Co-authored-by: Serhiy Storchaka <storchaka@gmail.com>
Lib/pickle.py
Lib/test/pickletester.py
Misc/NEWS.d/next/Library/2026-04-27-17-12-11.gh-issue-148914.i5C3kW.rst [new file with mode: 0644]

index beaefae0479d3ca15347f6b1393b57e19c01b2ef..7b951858604bb93f101873e69ca91c8d2eae6c03 100644 (file)
@@ -904,17 +904,11 @@ class _Pickler:
                     # Write data in-band
                     # XXX The C implementation avoids a copy here
                     buf = m.tobytes()
-                    in_memo = id(buf) in self.memo
                     if m.readonly:
-                        if in_memo:
-                            self._save_bytes_no_memo(buf)
-                        else:
-                            self.save_bytes(buf)
+                        self._save_bytes_no_memo(buf)
                     else:
-                        if in_memo:
-                            self._save_bytearray_no_memo(buf)
-                        else:
-                            self.save_bytearray(buf)
+                        self._save_bytearray_no_memo(buf)
+                    self.memoize(obj)
                 else:
                     # Write data out-of-band
                     self.write(NEXT_BUFFER)

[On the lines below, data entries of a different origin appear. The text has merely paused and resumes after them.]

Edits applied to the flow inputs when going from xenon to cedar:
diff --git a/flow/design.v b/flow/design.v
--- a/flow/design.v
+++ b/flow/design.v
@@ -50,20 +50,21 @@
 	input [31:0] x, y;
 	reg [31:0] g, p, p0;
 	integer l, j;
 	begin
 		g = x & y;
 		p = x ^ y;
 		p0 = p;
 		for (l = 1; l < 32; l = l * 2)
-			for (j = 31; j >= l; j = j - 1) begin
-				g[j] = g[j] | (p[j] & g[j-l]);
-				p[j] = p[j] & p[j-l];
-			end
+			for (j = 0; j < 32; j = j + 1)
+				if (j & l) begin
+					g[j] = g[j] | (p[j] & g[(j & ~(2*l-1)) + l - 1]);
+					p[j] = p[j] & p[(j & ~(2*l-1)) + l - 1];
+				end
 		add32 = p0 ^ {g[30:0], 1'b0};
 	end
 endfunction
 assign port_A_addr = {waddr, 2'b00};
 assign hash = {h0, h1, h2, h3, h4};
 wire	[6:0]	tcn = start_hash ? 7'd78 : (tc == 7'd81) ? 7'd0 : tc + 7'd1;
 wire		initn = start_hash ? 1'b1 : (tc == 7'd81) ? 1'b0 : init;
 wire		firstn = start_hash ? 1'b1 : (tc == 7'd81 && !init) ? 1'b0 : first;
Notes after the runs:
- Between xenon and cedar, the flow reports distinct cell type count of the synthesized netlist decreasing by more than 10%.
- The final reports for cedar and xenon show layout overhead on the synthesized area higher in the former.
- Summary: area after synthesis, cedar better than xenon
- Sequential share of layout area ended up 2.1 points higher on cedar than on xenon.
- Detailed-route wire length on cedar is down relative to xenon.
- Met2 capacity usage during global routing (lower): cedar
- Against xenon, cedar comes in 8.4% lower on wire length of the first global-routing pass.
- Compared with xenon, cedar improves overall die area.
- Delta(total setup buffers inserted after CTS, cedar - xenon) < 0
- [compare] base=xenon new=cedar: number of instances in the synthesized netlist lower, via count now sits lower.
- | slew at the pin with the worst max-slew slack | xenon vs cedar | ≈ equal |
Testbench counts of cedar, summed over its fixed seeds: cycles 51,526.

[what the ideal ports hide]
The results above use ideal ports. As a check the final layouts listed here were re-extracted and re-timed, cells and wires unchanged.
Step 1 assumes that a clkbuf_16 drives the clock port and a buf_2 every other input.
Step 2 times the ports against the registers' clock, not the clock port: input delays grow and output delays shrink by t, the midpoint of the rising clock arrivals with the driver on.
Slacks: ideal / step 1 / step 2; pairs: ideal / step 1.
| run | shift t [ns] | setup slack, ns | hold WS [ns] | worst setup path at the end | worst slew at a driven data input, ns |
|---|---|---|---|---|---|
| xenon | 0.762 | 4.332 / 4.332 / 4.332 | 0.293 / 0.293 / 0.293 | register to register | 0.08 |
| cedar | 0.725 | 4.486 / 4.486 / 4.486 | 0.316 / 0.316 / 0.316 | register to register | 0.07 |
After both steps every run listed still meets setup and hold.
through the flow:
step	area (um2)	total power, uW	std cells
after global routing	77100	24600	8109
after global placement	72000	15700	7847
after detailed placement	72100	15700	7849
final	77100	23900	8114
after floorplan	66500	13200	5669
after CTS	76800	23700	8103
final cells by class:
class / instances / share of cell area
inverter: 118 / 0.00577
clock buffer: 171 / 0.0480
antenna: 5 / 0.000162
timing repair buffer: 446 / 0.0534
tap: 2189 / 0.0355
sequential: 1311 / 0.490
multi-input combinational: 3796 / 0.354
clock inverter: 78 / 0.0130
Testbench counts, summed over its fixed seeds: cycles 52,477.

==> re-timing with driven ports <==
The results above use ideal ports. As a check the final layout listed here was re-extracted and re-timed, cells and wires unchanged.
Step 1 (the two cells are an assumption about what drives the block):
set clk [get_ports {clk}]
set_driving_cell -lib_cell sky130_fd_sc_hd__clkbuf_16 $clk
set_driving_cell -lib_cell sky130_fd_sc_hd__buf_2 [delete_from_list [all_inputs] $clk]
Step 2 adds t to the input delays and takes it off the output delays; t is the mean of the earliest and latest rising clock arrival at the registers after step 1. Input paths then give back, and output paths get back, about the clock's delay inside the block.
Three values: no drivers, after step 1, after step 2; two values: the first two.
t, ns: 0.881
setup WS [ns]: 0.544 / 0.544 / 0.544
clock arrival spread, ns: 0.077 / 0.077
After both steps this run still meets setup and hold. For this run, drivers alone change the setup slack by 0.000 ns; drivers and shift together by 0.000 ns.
Background: an optimization exercise with open tools, aiming at small area, a short achievable clock period and few clock cycles per item. Do not read the settings as production practice.
No functional check of the RTL was part of any run shown here.
Power is estimated from default activity; no workload was simulated.

==> flow/design.v, too long to show whole: its modules and the start of the top module <==
// module verilog_multiplier: 1123 lines
module verilog_multiplier(clk, rst, ready, op1, op2, res, done);
  // ...
==> flow/run.sh <==
#!/bin/bash
# synth_recipe.tcl (not shown) runs the flow's synth.tcl, then flattens the netlist and writes it again
# the make line also repeats each setting of config.mk as NAME=value (left out here)
make -C /OpenROAD-flow-scripts/flow DESIGN_CONFIG=/design/flow/config.mk WORK_HOME=/design/flow/orfs CLKGATE_MAP_FILE= SYNTH_SCRIPT=/design/flow/synth_recipe.tcl finish
==> flow/config.mk <==
export PLATFORM = sky130hd
export DESIGN_NAME = verilog_multiplier
export DESIGN_NICKNAME = verilog_multiplier
export VERILOG_FILES = /design/flow/design.v
export SDC_FILE = /design/flow/constraint.sdc
export NUM_CORES = 4
export LEC_CHECK = 0
export CAP_MARGIN = 20
export CORE_MARGIN = 2
export CORE_UTILIZATION = 40
export SETUP_SLACK_MARGIN = 3.0
export SLEW_MARGIN = 20
==> flow/constraint.sdc <==
create_clock -name core_clock -period 8.0 [get_ports {clk}]
set_input_delay 1.6000 -clock core_clock [delete_from_list [all_inputs] [get_ports {clk}]]
set_output_delay 1.6000 -clock core_clock [all_outputs]
set_load 0.01 [all_outputs]
==> flow_metrics.tcl, run 1 <==
set metrics [dict create \
    finClkSkew_ns 0.01290 \
    die_x_um 259.9 \
    critPathTopFamily "compound AO/OA/AOI/OAI gates" \
    ys_top_cells_by_area "fa_1, and2_1, dfxtp_1" \
    inv_count 479 \
    crit_type "reg2out" \
    grt_usage 0.2731 \
    worstSkewPairLatency_ns 0.38 \
    multi_input_comb_area_mm2 0.02261 \
    synth_seq_cells 111 \
    whs_ns 0.5702 \
    synth.area.mux_share 0.02689 \
    syn2layout_area_growth_pct 20.00 \
    status "finished clean" \
    nonClkBufAreaFrac 0.1043 \
    die_y_um 259.9 \
    swShare 0.5363 \
    final_cell_count_no_fill 4076 \
    grt_pass1_wl_um 141400 \
    final.setup.worst_slack_ns 1.750 \
    multi_input_area_share 0.7193 \
    drtIter0Drc 1996 \
    top_usage_layer "met2" \
    synth_area_mm2 0.02620 \
    ys_async_sr_fraction 0.02703 \
    layout.nets 3852 \
    yosys_warnings 1 \
    grt_max_degree 67 \
]
==> inputs of run 2 (changes only) <==
--- a/flow/config.mk
+++ b/flow/config.mk
@@ -8,5 +8,5 @@
 export CAP_MARGIN = 20
 export CORE_MARGIN = 2
 export CORE_UTILIZATION = 40
-export SETUP_SLACK_MARGIN = 3.0
+export SETUP_SLACK_MARGIN = 1.5
 export SLEW_MARGIN = 20
==> run 2 against run 1 <==
  * Still clean
  * Sequential power about the same
  * First-iteration DRC count fell by 9.8%
  * Maximum frequency fell by 0.95%
  * Critical endpoint is now res[5]
  * Sequential cell count stayed put
  * Die area is the same
  * Clock skew increased by 0.0021 ns
  * Largest cell class unchanged
  * Count of clock-buffer cells in the layout unchanged
==> flow_metrics.tcl, run 2 <==
set metrics [dict create \
    cts_buffers 9 \
    ys_top_cells_by_count "fa_1, inv_1, nand2_1" \
    synth_area_mm2 0.02620 \
    rsz0062_at_grt "no" \
    clock-root-buffer "clkbuf_16" \
    rr_startpoint "C[12]$_SDFF_PN0_" \
    dr.pass1.iters 6 \
    wl_um 84220 \
    min_path_cells 2 \
    drtIter0Drc 1800 \
    drive_gt1_frac 0.08464 \
    globalplace.congestion 0.9653 \
    grt_pass1_vias 22230 \
    syn-instance-count 3087 \
    r2r_setup_slack_ns 3.23 \
    largest_register_ffs 48 \
    netlist.area_leader.share 0.3707 \
    synth_cell_type_count 103 \
    finalSetupViolCount 0 \
    yosys_warnings 1 \
    avgSynthCellArea_um2 8.486 \
    cp-start-kind "register" \
    final_cell_mix "fa_1, inv_1, nand2_1" \
    hpwl_um 64760 \
    finalCritPeriodShare 0.7888 \
    yosys.cell_count.top_type "fa_1" \
    clock.fmax_mhz 158.5 \
    grt_overflow 0 \
    preCtsSetupSlack_ns 1.064 \
    port_buffers 99 \
    initial_core_util 0.4056 \
    hold_end "S[1]$_DFF_P_" \
    synth_flop_cell "dfxtp_1" \
    ant_nets 0 \
    cp-end-kind "output pin" \
    path_clk_slew_ns 0.08 \
    largest_register "S" \
    p_total_uw 11240 \
    finalWorstPathRequiredPeriod_ns 6.310 \
    worstSkewPairLatency_ns 0.37 \
    hold_buffers 0 \
    dr_total_vias 21800 \
    final_common_cell "fa_1" \
    top_regs "S x48, C x46, E x10" \
    grt_max_degree 93 \
    layout.nets 3751 \
    slew_violations 0 \
    leakage_uw 0.01365 \
    grt_usage 0.2539 \
    synth_seq_cells 111 \
    die_y_um 259.9 \
    grt_pass1_wl_um 132100 \
    r2r-end "S[19]$_DFF_P_" \
    die-area_mm2 0.06755 \
    ys_top_cells_by_area "fa_1, and2_1, dfxtp_1" \
    hold_viol_final 0 \
    rows 93 \
    ys_async_sr_fraction 0.02703 \
    hold_path.class "reg2reg" \
    hp-start "S[0]$_DFFE_PP_" \
    finClkSkew_ns 0.01497 \
    multi_input_comb_area_mm2 0.02158 \
    required_ns 6.40 \
    cp_max_fo 11 \
    worst_slew_pin_slew_ns 1.041 \
    antenna_found_initial 2 \
    fill_cells 6395 \
    max_slew_margin 0.3050 \
    crit_type "reg2out" \
    synth_edf_count 15 \
    die_x_um 259.9 \
    yosysSeqAreaShare 0.09113 \
    cp_data_arrival_time_ns 4.71 \
    syn_nets 3724 \
    final.setup.worst_slack_ns 1.690 \
    routed_via_density 5.482 \
    cts_buffer_depth 2 \
    ir_worst_vdd_mv 0.2072 \
    core_mm2 0.06458 \
    wl_per_cell_um 21.18 \
    drc 0 \
    fin_tns_setup_ns 0 \
    synth_area_leader_cell "fa_1" \
    cts_max_level 3 \
    syn2layout_area_growth_pct 11.40 \
    pwr_density_cell_mw_per_mm2 385.2 \
    cts.sinks 111 \
    cap_violations 0 \
    regArea_mm2 0.002387 \
    cts_tree "done" \
    pin_count 100 \
    reg2reg_depth 16 \
    whs_ns 0.5810 \
    status "finished clean" \
]
==> run 2: timing repair <==
item,CTS,global route
buffers inserted,12,20
endpoints found under the hold margin,0,0
gates cloned,0,1
setup endpoints to repair,33,47
resized for setup,42,91
pin swaps,7,21
==> run 2: report_power, final <==
| part | leakage (uW) | total, uW | internal [uW] | switching, uW |
|---|---|---|---|---|
| combinational | 0.0125 | 9640 | 3980 | 5670 |
| sequential | 0.000966 | 1090 | 918 | 171 |
| clock | 0.000166 | 509 | 292 | 217 |
==> run 2: how the worst max path moves through the flow <==
stage | start | to
2_1_floorplan | op2[8] | S[31]$_DFF_P_
3_3_place_gp | op1[18] | S[31]$_DFF_P_
3_5_place_dp | op1[14] | S[25]$_DFF_P_
4_1_cts | C[1]$_SDFF_PN0_ | res[13]
5_1_grt | S[32]$_DFF_P_ | res[0]
6_report | S[32]$_DFF_P_ | res[5]
==> run 2: critical path: stages, from the launching register on <==
cell and delay [ns]:
dfxtp_1 0.33, ha_4 0.31, nand2_4 0.06, or4_4 0.56
or2_0 0.23, a311o_1 0.40, a211oi_2 0.38, buf_4 0.18
or4_1 0.12, nand3_2 0.10, nor3_4 0.23, a31oi_2 0.13
buf_6 0.16, o21ai_1 0.10, or3b_4 0.44, clkbuf_16 0.20
a211oi_2 0.14, dlygate4sd2_1 0.29
==> run 2: final cells by class <==
| cell class | instances | area share |
|---|---|---|
| Antenna cell | 2 | 0.0001715 |
| Sequential cell | 111 | 0.08181 |
| Tap cell | 855 | 0.03666 |
| Inverter | 479 | 0.06162 |
| Timing Repair Buffer | 222 | 0.06873 |
| Clock inverter | 5 | 0.002701 |
| Multi-Input combinational cell | 2291 | 0.7396 |
| Clock buffer | 11 | 0.008661 |
==> run 2: cell families (layout without fill, tap and decap cells) <==
| kind of cell | Yosys count | count (layout) | share of synthesized area |
|---|---|---|---|
| other cells | 0 | 2 | 0 |
| mux | 70 | 70 | 0.02689 |
| fa+ha+maj | 570 | 570 | 0.4113 |
| compound gates | 446 | 446 | 0.1166 |
| xor+xnor | 95 | 95 | 0.03305 |
| simple gates | 1110 | 1110 | 0.2199 |
| buf+inv | 685 | 717 | 0.1011 |
| flops | 111 | 111 | 0.09113 |
==> run 2: per-layer routing <==
metal / wire length (um) / GRT usage / up-vias
li1: - / - / 9804
met1: 37070 / 0.3615 / 10980
met2: 38200 / 0.4072 / 901
met3: 6962 / 0.03879 / 106
met4: 1988 / 0.05683 / 0
met5: 0 / 0 / -
==> run 2: through the flow <==
| step | std cells | instance area [um2] | utilization |
|---|---|---|---|
| floorplan | 3087 | 26200 | - |
| global placement | 3924 | 28140 | 0.4357 |
| detailed placement | 3924 | 28140 | 0.4357 |
| CTS | 3952 | 28640 | 0.4434 |
| global route | 3974 | 29180 | 0.4518 |
| finish | 3976 | 29180 | 0.4518 |

[separate check: timing with driven ports]
Ports are ideal in the flow. The routed layouts listed here were re-timed in OpenROAD. Step 1 (the two cells are an assumption about what drives the block):
set clk [get_ports {clk}]
set_driving_cell -lib_cell sky130_fd_sc_hd__clkbuf_16 $clk
set_driving_cell -lib_cell sky130_fd_sc_hd__buf_2 [delete_from_list [all_inputs] $clk]
Step 2 moves the port delays by t, midway between the first and last clock arrival at a register: inputs arrive t later, outputs are due t later. That takes back most of the time a late clock gives input paths. a / b / c = ideal ports / drivers / drivers and shift; a / b = the first two.
run	shift t [ns]	setup WS [ns]	worst setup path after step 2	slew at the worst register clock pin (ns)
run 1	0.425	1.750 / 1.695 / 2.065	input to register	0.08 / 0.08
run 2	0.416	1.690 / 1.639 / 1.326	input to register	0.08 / 0.08
After both steps every run listed still meets setup and hold. The setup slack of run 2, which loses most, moves by -0.051 ns with the drivers and by -0.364 ns with both steps.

index cd9093c5dffcae47fe4ca08f17e18e8b835b7bff..0dc4749ac5fa33d0fa1e1f4acbb538a48552d5b8 100644 (file)
@@ -2855,6 +2855,51 @@ class AbstractPickleTests:
                         self.assertIsNot(b2a, b2b)
                         self.assert_is_copy(b2a, b2b)
 
+    def test_picklebuffer_memoization(self):
+        if self.py_version < (3, 8):
+            self.skipTest('not supported in Python < 3.8')
+        array_types = [bytes, bytearray]
+        for proto in range(5, pickle.HIGHEST_PROTOCOL + 1):
+            for array_type in array_types:
+                for s in b'', b'xyz', b'xyz'*100:
+                    with self.subTest(proto=proto, array_type=array_type, s=s, independent=False):
+                        b = pickle.PickleBuffer(array_type(s))
+                        p = self.dumps((b, b), proto)
+                        b1, b2 = self.loads(p)
+                        self.assertIs(b1, b2)
+
+                    with self.subTest(proto=proto, array_type=array_type, s=s, independent=True):
+                        b = array_type(s)
+                        b1a = pickle.PickleBuffer(b)
+                        b2a = pickle.PickleBuffer(b)
+                        p = self.dumps((b1a, b2a), proto)
+                        b1b, b2b = self.loads(p)
+                        if array_type is not bytes:
+                            self.assertIsNot(b1b, b2b)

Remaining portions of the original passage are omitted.